Copy out each line of the data below in which "utilization" appears.
[[ MATERIAL SUPPLIED open ]]
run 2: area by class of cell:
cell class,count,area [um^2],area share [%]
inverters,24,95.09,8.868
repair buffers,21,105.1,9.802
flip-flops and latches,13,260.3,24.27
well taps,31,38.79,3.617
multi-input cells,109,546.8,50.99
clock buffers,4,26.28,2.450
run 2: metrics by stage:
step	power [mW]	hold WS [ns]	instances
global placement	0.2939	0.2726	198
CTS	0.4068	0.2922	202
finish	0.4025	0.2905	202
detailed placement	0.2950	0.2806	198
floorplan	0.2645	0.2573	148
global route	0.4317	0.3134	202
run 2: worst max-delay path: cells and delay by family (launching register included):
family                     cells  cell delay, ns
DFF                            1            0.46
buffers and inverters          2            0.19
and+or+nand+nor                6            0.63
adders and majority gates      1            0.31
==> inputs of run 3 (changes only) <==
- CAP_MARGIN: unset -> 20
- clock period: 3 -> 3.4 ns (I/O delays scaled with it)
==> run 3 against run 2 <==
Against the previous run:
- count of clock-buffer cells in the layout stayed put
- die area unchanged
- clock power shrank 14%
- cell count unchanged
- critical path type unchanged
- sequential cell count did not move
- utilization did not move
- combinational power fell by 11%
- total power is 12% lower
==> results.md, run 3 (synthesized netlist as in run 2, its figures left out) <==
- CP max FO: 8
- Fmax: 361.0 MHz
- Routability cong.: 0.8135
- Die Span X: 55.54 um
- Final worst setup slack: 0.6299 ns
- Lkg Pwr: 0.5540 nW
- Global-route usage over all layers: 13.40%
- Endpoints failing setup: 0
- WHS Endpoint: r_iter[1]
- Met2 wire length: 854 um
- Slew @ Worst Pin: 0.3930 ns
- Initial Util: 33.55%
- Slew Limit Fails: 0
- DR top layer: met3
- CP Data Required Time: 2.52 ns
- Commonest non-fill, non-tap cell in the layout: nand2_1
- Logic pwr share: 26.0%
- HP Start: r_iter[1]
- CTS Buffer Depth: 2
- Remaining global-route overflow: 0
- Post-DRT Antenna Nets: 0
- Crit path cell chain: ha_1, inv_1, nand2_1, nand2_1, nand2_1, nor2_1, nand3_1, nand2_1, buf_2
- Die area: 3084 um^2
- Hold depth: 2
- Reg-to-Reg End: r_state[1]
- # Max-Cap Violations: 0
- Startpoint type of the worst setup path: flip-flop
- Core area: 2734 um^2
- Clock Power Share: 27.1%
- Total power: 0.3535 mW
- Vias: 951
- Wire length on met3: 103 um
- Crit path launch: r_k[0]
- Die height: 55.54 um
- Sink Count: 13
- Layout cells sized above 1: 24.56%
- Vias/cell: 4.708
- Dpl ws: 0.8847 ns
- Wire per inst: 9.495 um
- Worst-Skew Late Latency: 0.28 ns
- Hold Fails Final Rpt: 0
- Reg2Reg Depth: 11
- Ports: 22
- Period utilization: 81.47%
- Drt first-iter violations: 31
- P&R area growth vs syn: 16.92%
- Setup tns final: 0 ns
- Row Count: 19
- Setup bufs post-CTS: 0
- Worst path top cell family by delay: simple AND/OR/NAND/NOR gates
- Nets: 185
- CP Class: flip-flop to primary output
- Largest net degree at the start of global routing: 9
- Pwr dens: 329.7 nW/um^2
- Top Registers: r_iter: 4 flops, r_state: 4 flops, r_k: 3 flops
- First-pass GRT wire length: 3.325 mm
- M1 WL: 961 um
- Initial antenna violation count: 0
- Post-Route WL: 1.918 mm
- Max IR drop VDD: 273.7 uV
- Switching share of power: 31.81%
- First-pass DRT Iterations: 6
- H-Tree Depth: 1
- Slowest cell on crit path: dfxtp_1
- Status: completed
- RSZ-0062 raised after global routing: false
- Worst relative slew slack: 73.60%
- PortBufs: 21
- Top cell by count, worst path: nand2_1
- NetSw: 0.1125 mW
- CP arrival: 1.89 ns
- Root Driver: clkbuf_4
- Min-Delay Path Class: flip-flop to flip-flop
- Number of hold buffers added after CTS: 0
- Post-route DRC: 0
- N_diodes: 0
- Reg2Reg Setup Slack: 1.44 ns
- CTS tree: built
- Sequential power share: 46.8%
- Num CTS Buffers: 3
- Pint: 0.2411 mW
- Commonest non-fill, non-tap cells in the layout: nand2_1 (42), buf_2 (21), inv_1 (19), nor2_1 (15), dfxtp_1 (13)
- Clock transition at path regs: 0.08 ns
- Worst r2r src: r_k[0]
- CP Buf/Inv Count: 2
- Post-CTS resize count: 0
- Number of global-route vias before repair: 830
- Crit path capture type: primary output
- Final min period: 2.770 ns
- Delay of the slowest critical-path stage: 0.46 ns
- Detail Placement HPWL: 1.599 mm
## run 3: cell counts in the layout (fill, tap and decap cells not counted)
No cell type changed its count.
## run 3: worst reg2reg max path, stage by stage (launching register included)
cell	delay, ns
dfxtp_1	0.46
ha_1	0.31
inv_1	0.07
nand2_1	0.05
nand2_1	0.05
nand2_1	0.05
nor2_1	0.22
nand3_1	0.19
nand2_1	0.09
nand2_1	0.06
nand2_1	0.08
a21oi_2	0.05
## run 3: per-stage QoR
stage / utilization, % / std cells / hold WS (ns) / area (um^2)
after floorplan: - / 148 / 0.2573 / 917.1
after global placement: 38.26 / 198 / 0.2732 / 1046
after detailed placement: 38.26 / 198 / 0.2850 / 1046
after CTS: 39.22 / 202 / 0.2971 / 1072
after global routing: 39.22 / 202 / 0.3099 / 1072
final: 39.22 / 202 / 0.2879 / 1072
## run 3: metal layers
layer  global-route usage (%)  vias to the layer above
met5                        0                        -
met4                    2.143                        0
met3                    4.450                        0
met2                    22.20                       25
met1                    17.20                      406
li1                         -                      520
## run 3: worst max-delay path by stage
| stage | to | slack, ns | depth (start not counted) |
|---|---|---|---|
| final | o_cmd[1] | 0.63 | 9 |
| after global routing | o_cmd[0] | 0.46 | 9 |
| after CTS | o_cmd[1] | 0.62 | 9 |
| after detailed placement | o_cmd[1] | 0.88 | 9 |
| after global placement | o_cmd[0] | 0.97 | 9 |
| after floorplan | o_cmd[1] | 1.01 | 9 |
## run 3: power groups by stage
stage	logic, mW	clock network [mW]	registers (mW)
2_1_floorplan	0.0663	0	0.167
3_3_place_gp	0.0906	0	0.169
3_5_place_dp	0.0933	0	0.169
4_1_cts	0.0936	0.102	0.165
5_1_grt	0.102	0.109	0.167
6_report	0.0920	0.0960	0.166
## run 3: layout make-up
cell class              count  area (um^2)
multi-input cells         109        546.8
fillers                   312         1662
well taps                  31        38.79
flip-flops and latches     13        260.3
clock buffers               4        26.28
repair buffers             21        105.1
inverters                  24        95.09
[[ MATERIAL SUPPLIED closed ]]
▶ _RESPONSE TO THE TASK_:
- utilization did not move
- Period utilization: 81.47%
stage / utilization, % / std cells / hold WS (ns) / area (um^2)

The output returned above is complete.